For too long we’ve been trained to view Australia’s political landscape as a vista of fortified hills, bookended by impassable deserts. Here, Labor and the Coalition occupy cragged forts built before living memory. Twins on the horizon, they gaze suspiciously at each other through cracks in the stone and ribbons of smoke settling after the cyclic war of election.
At their flanks lie an assortment of minor parties who’ve pitched tents in no-man’s land. Their solitary issues and confusing allegiance preference them as casualties. Counting scant tribal kings among their number, somehow their presence endures decade to decade. Whether it’s entrenched defiance or a natural expression of nuanced democracy, they remain weather-worn and wild, bartering their way between the protectionist realms with both gifts and demands on offer.
If you’re new to the #Auspol epic (in 2019 Australian politics comes with a hashtag), it’s easy to believe that the castles of our major parties stand as immovable creatures impervious to poor leadership, dud policy and scandal. Over 40 years, personalities have come to blows as frequently as ideas – ransacking home barricades for the prize of Prime Ministership.
Fraser spawned in Whitlam’s ashes. Rudd and Gillard split their saga into a poorly rated trilogy. Howard and Peacock smouldered away the 80s before Howard traded in his rival for Costello. Knives found the backs of Hawke and Abbott while Keating decided to stand in the centre of the gladiatorial arena and fight pretty much anyone within 10 paces.
Australians watched with bemusement, tolerating squabbles provided there was something resembling Parliament left standing at the end. Minor parties were not so lucky. The Democrats, Bullet Train for Australia, Progress Party, No Parking Meters Party and the Australian Conservatives... Our foothills are littered with the names and crests of fallen movements. Others remain as fixtures on the landscape – not quite fortifications but certainly Pauline Hanson’s One Nation and The Greens have stood their ground.

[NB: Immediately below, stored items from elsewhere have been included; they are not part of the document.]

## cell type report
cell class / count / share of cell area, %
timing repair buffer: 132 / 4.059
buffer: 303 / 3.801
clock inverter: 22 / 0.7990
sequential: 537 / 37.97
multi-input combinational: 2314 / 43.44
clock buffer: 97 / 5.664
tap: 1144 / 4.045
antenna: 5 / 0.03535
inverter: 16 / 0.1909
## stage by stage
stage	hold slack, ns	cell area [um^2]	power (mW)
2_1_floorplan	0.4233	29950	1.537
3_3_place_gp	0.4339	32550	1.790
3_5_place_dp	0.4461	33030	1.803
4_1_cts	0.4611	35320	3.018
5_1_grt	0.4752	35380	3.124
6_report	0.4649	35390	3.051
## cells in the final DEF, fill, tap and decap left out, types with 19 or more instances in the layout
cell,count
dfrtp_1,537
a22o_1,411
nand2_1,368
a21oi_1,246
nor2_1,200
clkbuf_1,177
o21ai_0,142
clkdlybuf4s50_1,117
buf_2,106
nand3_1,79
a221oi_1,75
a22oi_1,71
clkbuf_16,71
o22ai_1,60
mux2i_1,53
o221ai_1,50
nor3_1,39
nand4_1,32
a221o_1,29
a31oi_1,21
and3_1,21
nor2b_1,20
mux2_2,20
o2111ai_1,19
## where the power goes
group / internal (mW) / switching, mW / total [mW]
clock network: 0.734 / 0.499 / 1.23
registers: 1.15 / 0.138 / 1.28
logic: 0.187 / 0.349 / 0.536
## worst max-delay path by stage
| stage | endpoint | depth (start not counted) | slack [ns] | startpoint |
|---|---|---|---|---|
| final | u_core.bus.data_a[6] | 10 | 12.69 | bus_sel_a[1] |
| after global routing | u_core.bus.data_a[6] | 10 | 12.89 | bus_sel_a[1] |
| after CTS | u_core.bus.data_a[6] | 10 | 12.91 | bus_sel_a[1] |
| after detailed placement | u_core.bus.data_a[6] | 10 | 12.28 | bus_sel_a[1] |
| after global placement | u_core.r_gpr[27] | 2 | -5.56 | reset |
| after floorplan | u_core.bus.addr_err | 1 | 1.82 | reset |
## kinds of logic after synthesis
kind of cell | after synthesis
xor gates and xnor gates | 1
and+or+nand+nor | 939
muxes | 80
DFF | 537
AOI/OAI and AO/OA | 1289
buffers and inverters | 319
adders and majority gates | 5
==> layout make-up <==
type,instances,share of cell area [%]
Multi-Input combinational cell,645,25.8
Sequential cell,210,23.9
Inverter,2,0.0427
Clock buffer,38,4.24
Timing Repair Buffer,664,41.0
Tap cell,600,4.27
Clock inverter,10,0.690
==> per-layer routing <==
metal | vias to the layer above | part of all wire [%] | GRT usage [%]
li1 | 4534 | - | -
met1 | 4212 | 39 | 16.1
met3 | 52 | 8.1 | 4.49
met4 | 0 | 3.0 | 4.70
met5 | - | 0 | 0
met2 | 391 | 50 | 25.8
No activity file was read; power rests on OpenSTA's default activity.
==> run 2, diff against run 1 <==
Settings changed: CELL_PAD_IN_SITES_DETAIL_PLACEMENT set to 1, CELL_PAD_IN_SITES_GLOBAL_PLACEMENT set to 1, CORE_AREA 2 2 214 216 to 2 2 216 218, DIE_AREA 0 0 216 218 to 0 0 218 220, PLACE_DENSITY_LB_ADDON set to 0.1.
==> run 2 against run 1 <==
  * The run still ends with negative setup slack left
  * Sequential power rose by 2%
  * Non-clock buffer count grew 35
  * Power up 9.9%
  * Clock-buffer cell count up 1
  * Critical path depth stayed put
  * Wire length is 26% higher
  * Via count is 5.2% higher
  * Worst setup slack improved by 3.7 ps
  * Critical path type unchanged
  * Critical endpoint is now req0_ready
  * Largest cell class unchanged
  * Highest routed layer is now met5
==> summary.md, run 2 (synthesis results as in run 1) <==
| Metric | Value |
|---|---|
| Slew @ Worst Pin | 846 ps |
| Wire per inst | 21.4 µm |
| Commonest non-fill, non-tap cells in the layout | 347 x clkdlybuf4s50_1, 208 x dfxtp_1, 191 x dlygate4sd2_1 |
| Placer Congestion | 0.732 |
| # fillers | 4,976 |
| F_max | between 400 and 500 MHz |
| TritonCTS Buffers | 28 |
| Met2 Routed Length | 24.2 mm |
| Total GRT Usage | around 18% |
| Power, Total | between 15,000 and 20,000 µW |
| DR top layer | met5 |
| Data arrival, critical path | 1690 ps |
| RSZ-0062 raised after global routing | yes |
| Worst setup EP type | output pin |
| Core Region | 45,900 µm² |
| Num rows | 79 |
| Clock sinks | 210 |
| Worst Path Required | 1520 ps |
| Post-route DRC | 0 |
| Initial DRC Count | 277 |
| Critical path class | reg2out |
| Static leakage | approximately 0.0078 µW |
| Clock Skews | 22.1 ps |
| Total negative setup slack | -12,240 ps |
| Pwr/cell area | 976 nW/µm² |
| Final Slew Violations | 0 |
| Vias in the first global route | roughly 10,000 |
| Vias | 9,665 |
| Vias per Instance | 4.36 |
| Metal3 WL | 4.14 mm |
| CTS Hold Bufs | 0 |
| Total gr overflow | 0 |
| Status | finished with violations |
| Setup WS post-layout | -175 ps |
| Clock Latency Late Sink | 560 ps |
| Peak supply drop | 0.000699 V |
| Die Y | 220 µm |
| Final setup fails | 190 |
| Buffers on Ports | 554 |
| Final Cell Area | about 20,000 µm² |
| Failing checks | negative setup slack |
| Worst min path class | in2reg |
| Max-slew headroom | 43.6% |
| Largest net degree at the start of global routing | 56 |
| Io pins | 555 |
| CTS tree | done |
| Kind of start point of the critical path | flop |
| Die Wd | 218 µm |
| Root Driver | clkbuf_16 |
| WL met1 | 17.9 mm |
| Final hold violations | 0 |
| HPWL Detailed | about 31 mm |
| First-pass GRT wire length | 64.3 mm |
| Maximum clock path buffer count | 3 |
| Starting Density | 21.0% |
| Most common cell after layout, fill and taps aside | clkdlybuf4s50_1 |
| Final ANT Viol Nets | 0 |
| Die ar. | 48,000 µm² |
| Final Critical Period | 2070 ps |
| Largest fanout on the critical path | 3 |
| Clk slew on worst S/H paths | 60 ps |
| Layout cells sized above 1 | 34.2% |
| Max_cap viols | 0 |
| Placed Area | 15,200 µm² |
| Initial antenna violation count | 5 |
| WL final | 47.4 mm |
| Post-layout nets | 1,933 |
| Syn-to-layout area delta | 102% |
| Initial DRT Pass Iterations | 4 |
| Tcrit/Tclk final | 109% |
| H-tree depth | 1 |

What of the victories? Our Prime Ministers constantly switch places but beneath their rancour surge the elusive governing forces. Eras of social progress are followed by the reliable swell of economic reformation. This may as well be Australia’s regular tide. The detail changes but domestic needs are continuously at the tug of economic reality and so they are destined to shadow each other. On occasion, politicians are ripped from the safety of their castle causing a leadership spill or worse – the party itself is dragged into the open field where an election thrashes them into defeat and the survivors traipse home.
Keating tempted Hawke beyond the walls for a duel but it’s only in our present conflict of Albanese and Morrison that we’re able to watch entire parties abandon their forts, riding out toward the false flags, Eco-Socialism and inevitable extinction.
The truth is stark. These castles do not represent Australia’s parties – they are our political philosophies.
They resemble bedrock because they’ve endured the upheaval of youthful politics and carnage of a freshly federated island drifting on her own. Forgotten parties have previously surrendered the strongholds of left and right, all of whom thought themselves invulnerable.
The approaching years offer something not seen since pre-history. Where we once asked ourselves questions of autonomy from the empire – now it’s the T&Cs of unelected international bodies that raise a collective eyebrow.
Without the granite shell of their core political theory, Labor and the Coalition have left the high ground open to fresh occupation. Those old castles are loyal to nothing except the citizenry and there are plenty of hill tribes wondering if it might be time to scale the walls.